More is expected of substitutes than in the past. In many schools, having a substitute wheel in a television on a cart to watch a documentary while keeping the peace in the classroom is no longer considered an adequate use of class time. Instead, they’re expected to keep the flow of learning going until the permanent teacher’s return. In some instances, teachers are asked to fill the substitute and, if possible, recommend a lesson plan for the duration of their absence.

Other potential subs might not be able to cover the cost of keeping their background checks up to date and end up ineligible, Pratt said. Some districts have started offering to cover those costs for prospective subs, despite their own tight school budgets.

While the shared struggle of the shortage is widely discussed, superintendents don’t appear to have a good handle on how to attract more subs. Several superintendents said that bumps in pay haven’t helped significantly, and even districts that offer more than $100 per day are struggling to attract subs.

One emerging strategy has been to partner with surrounding districts to build a larger pool of prospective subs, who might offer their time at one of several surrounding districts. Dolloff said Yarmouth’s schools are working with nearby Falmouth and Cumberland schools to cobble together a larger list of willing subs, from which each of the partnering districts can draw. That concept was borrowed from a similar partnership among schools in Gorham, Scarborough, South Portland and Westbrook, he said.

Jim Boothby, superintendent of Bucksport-based RSU 25, said he hasn’t seen an easy fix for the shortage.

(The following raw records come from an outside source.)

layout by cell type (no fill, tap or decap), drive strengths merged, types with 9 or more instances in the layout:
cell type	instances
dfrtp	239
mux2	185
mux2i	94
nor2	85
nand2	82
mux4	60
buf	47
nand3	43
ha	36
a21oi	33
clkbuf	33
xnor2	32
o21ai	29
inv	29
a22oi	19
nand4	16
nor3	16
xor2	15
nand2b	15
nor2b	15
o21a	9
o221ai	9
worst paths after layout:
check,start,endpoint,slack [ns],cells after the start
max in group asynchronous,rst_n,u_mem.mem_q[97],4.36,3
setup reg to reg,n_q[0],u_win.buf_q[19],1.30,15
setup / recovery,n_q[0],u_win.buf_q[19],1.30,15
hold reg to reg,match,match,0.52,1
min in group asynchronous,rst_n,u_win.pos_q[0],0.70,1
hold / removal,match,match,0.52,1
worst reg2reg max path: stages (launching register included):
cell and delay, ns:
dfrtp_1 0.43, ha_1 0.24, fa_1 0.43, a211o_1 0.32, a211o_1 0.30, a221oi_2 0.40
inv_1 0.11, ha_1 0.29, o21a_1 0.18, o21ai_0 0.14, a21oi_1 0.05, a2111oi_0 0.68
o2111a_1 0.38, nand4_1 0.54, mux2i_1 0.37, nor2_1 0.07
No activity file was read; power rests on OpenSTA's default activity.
`src/rtl/serial_audio_rx_pkg.sv`:
```
package serial_audio_rx_pkg;
  typedef enum logic [1:0] {
    FMT_I2S  = 2'b00,
    FMT_RJ24 = 2'b01,
    FMT_LJ   = 2'b10,
    FMT_RJ16 = 2'b11
  } fmt_e;
endpackage

```
`src/rtl/sarx_bit_cnt.sv`:
```
module sarx_bit_cnt #(
  parameter int CNT_W = 6
) (
  input  logic             clk_i,
  input  logic             rst_ni,
  input  logic             clr_i,
  output logic [CNT_W-1:0] cnt_o
);
  localparam logic [CNT_W-1:0] CNT_MAX = '1;

  logic [CNT_W-1:0] cnt_q;

  always_ff @(posedge clk_i or negedge rst_ni) begin
    if (!rst_ni)               cnt_q <= '0;
    else if (clr_i)            cnt_q <= CNT_W'(1);
    else if (cnt_q != CNT_MAX) cnt_q <= cnt_q + CNT_W'(1);
  end

  assign cnt_o = cnt_q;

  AST_CNT_SATURATES: assert property (@(posedge clk_i) disable iff (!rst_ni)
    (cnt_q == CNT_MAX && !clr_i) |=> (cnt_q == CNT_MAX)) else $error("cnt wrapped");
endmodule

```
`src/rtl/sarx_left_cap.sv`:
```
module sarx_left_cap #(
  parameter int DATA_W = 24,
  parameter int CNT_W  = 6
) (
  input  logic              clk_i,
  input  logic              rst_ni,
  input  logic              start_i,   // first cycle of a half-frame
  input  logic              delay_i,   // MSB one cycle late
  input  logic [CNT_W-1:0]  idx_i,     // bit slot in half-frame
  input  logic              sdata_i,
  output logic [DATA_W-1:0] word_o
);
  logic [DATA_W-1:0] acc_q, acc_d;
  logic [CNT_W:0]    pos;

  // wraps to a large value for the skipped slot, so no bit is written
  assign pos = {1'b0, idx_i} - {{CNT_W{1'b0}}, delay_i};

  always_comb begin
    acc_d = start_i ? '0 : acc_q;
    for (int b = 0; b < DATA_W; b++) begin
      if (pos == (CNT_W+1)'(DATA_W-1-b)) acc_d[b] = sdata_i;
    end
  end

  always_ff @(posedge clk_i or negedge rst_ni) begin
    if (!rst_ni) acc_q <= '0;
    else         acc_q <= acc_d;
  end

  assign word_o = acc_q;
endmodule

```
`src/rtl/sarx_right_shift.sv`:
```
module sarx_right_shift #(
  parameter int DATA_W  = 24,
  parameter int SHORT_W = 16
) (
  input  logic              clk_i,
  input  logic              rst_ni,
  input  logic              sdata_i,
  input  logic              short_i,
  output logic [DATA_W-1:0] word_o
);
  logic [DATA_W-1:0] sh_q;
  logic [DATA_W-1:0] short_word;

  always_ff @(posedge clk_i or negedge rst_ni) begin
    if (!rst_ni) sh_q <= '0;
    else         sh_q <= {sh_q[DATA_W-2:0], sdata_i};
  end

  generate
    if (SHORT_W < DATA_W) begin : g_sext
      assign short_word = {{(DATA_W-SHORT_W){sh_q[SHORT_W-1]}}, sh_q[SHORT_W-1:0]};
    end else begin : g_full
      assign short_word = sh_q;
    end
  endgenerate

  assign word_o = short_i ? short_word : sh_q;
endmodule

```
`src/rtl/serial_audio_rx.sv`:
```
module serial_audio_rx
  import serial_audio_rx_pkg::*;
#(
  parameter int DATA_W   = 24,
  parameter int SHORT_W  = 16,
  parameter int CNT_W    = 6,
  parameter int MIN_LJ   = 32,
  parameter int MIN_RJ16 = 48
) (
  input  logic              clk_i,
  input  logic              rst_ni,
  input  logic [1:0]        mode_i,
  input  logic              lrclk_i,
  input  logic              sdata_i,
  output logic [DATA_W-1:0] left_o,
  output logic [DATA_W-1:0] right_o,
  output logic              valid_o,
  output logic              frame_err_o
);
  localparam int TOT_W = CNT_W + 1;

  fmt_e mode;
  assign mode = fmt_e'(mode_i);

  logic lr_q, init_q, half_ok_q, left_ok_q;
  logic [1:0] mode_q;
  logic [CNT_W-1:0]  cnt, left_len_q;
  logic [DATA_W-1:0] left_hold_q, lj_word, rj_word, word;
  logic fr_edge, mode_chg, left_lvl, ended_left, is_rj, too_short;
  logic [TOT_W-1:0] total;

  assign fr_edge    = init_q && (lrclk_i != lr_q);
  assign mode_chg   = (mode_i != mode_q);
  assign left_lvl   = (mode != FMT_I2S);
  assign ended_left = (lr_q == left_lvl);
  assign is_rj      = (mode == FMT_RJ24) || (mode == FMT_RJ16);
  assign word       = is_rj ? rj_word : lj_word;

  sarx_bit_cnt #(.CNT_W(CNT_W)) u_cnt (
    .clk_i (clk_i), .rst_ni(rst_ni), .clr_i(fr_edge), .cnt_o(cnt)
  );

  sarx_left_cap #(.DATA_W(DATA_W), .CNT_W(CNT_W)) u_lcap (
    .clk_i  (clk_i),
    .rst_ni (rst_ni),
    .start_i(fr_edge),
    .delay_i(mode == FMT_I2S),
    .idx_i  (fr_edge ? '0 : cnt),
    .sdata_i(sdata_i),
    .word_o (lj_word)
  );

  sarx_right_shift #(.DATA_W(DATA_W), .SHORT_W(SHORT_W)) u_rsh (
    .clk_i  (clk_i),
    .rst_ni (rst_ni),
    .sdata_i(sdata_i),
    .short_i(mode == FMT_RJ16),
    .word_o (rj_word)
  );

  assign total = {1'b0, left_len_q} + {1'b0, cnt};
  always_comb begin
    too_short = 1'b0;
    if (mode == FMT_LJ)   too_short = (total < TOT_W'(MIN_LJ));
    if (mode == FMT_RJ16) too_short = (total < TOT_W'(MIN_RJ16));
  end

  always_ff @(posedge clk_i or negedge rst_ni) begin
    if (!rst_ni) begin
      lr_q        <= 1'b0;
      init_q      <= 1'b0;
      mode_q      <= 2'b00;
      half_ok_q   <= 1'b0;
      left_ok_q   <= 1'b0;
      left_len_q  <= '0;
      left_hold_q <= '0;
      left_o      <= '0;
      right_o     <= '0;
      valid_o     <= 1'b0;
      frame_err_o <= 1'b0;
    end else begin
      lr_q    <= lrclk_i;
      init_q  <= 1'b1;
      mode_q  <= mode_i;
      valid_o <= 1'b0;
      if (mode_chg) begin
        half_ok_q <= 1'b0;
        left_ok_q <= 1'b0;
      end else if (fr_edge) begin
        half_ok_q <= 1'b1;
        left_ok_q <= 1'b0;
        if (half_ok_q && ended_left) begin
          left_hold_q <= word;
          left_len_q  <= cnt;
          left_ok_q   <= 1'b1;
        end else if (half_ok_q && left_ok_q) begin
          left_o      <= left_hold_q;
          right_o     <= word;
          valid_o     <= 1'b1;
          frame_err_o <= too_short;
        end
      end
    end
  end

  AST_VALID_SINGLE: assert property (@(posedge clk_i) disable iff (!rst_ni)
    valid_o |=> !valid_o) else $error("valid wider than one cycle");
  AST_VALID_ON_EDGE: assert property (@(posedge clk_i) disable iff (!rst_ni)
    valid_o |-> $past(fr_edge)) else $error("valid without frame edge");
  AST_OUT_HOLD: assert property (@(posedge clk_i) disable iff (!rst_ni)
    !valid_o |-> ($stable(left_o) && $stable(right_o))) else $error("samples moved");
  AST_RJ16_SEXT: assert property (@(posedge clk_i) disable iff (!rst_ni)
    (valid_o && $past(mode_i) == 2'b11) |->
      (right_o[DATA_W-1:SHORT_W] == {(DATA_W-SHORT_W){right_o[SHORT_W-1]}}))
    else $error("rj16 not sign-extended");
  AST_ERR_MODES: assert property (@(posedge clk_i) disable iff (!rst_ni)
    (valid_o && frame_err_o) |-> $past(mode_i[1])) else $error("error in unchecked mode");
  AST_MODE_DROP: assert property (@(posedge clk_i) disable iff (!rst_ni)
    (mode_i != mode_q) |=> !valid_o) else $error("valid after mode change");
endmodule

```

The best strategy he has is to build relationships with more people in the community, stay-at-home teachers, and people with some background in education.

“We’re always challenged because we’re always looking for good subs,” Boothby said. “[Substitute teaching] is an art, you’ve got to be able to build relationships quickly and continue that learning without having the same background in the classroom.”

The district pays substitute teachers $85, or $95 if they’re a retired educator.

“If I’m paying people $50 a day to sub in the classroom, they may as well be working in a low-wage food service job,” Boothby said. “I want them to feel valued. They’re responsible for the welfare of a lot of children.”